The United States is not concerned by the prospect of further output cuts by OPEC and its allied oil producers, U.S. Energy Secretary Dan Brouillette said Feb. 11.
A technical panel that advises OPEC and its allies, led by Russia, have proposed an additional output cut of 600,000 barrels per day (bbl/d), three sources told Reuters last week.
The group of producers, known as OPEC+, has already been implementing cuts of 1.2 million bbl/d since January 2019 to reduce the global supply glut and prop up crude prices. OPEC is meeting next month in Vienna.
"We're not concerned about the decision that OPEC may make, and whatever decision they make will be good for them and we appreciate what they're doing," Brouillette told reporters on the sidelines of a conference at the U.N. nuclear watchdog's headquarters in Vienna.

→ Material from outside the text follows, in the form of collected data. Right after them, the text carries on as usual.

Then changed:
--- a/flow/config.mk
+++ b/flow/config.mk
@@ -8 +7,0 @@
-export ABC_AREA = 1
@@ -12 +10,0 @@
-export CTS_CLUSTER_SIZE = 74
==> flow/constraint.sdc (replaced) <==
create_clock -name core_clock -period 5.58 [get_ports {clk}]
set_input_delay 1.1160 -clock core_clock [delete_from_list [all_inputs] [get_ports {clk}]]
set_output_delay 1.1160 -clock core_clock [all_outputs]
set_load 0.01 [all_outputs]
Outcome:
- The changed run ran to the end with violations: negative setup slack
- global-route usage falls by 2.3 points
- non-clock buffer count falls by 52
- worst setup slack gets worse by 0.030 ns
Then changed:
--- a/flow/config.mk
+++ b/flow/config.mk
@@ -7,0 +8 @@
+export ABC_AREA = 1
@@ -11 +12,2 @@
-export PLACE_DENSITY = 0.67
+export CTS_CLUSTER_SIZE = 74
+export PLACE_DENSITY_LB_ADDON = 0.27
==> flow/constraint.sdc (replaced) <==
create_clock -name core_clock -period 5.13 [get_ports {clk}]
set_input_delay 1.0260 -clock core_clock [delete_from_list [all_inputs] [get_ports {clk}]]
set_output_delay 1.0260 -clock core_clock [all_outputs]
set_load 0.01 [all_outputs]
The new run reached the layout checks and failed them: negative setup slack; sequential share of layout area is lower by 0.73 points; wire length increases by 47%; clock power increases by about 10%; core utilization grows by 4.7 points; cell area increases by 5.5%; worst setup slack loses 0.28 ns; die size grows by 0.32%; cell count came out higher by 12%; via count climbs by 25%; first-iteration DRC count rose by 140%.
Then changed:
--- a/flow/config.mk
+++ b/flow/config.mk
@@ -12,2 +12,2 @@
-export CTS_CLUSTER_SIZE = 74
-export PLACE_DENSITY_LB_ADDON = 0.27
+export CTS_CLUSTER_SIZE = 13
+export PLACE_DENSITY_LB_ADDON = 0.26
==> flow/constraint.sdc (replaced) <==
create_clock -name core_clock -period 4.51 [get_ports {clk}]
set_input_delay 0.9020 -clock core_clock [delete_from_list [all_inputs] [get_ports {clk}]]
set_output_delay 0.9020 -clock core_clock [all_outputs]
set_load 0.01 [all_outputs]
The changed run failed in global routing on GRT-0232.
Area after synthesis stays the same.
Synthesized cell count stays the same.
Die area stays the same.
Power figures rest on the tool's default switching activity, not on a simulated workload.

"They're going to meet and they're going to make a determination and a decision that's best suited for them, but I think their ability to impact oil prices in the manner in which they did, you know, three, four, five decades ago is just fundamentally different," Brouillette said.
He also said that while LNG prices are the lowest they've been in years, "the future is still bright for LNG."
Global LNG prices have plunged to fresh record lows as the outbreak of coronavirus has cut demand for gas in China amid a glut in supply.
Prices have been collapsing for months on mild winter weather in Europe and Asia, record gas stockpiles in Europe and lower economic growth due to the U.S.-China trade war.
U.S. gas producers are counting on LNG exports growing spectacularly in the coming years to absorb record amounts of gas associated with oil output from shale formations like the Permian Basin in West Texas and North Dakota's Bakken Shale.
"There's a tremendous amount of demand for LNG around the world. Conversations with China have gone well... and I fully expect that in the course of the next few months you'll see additional agreements not only in China but in Europe," Brouillette said.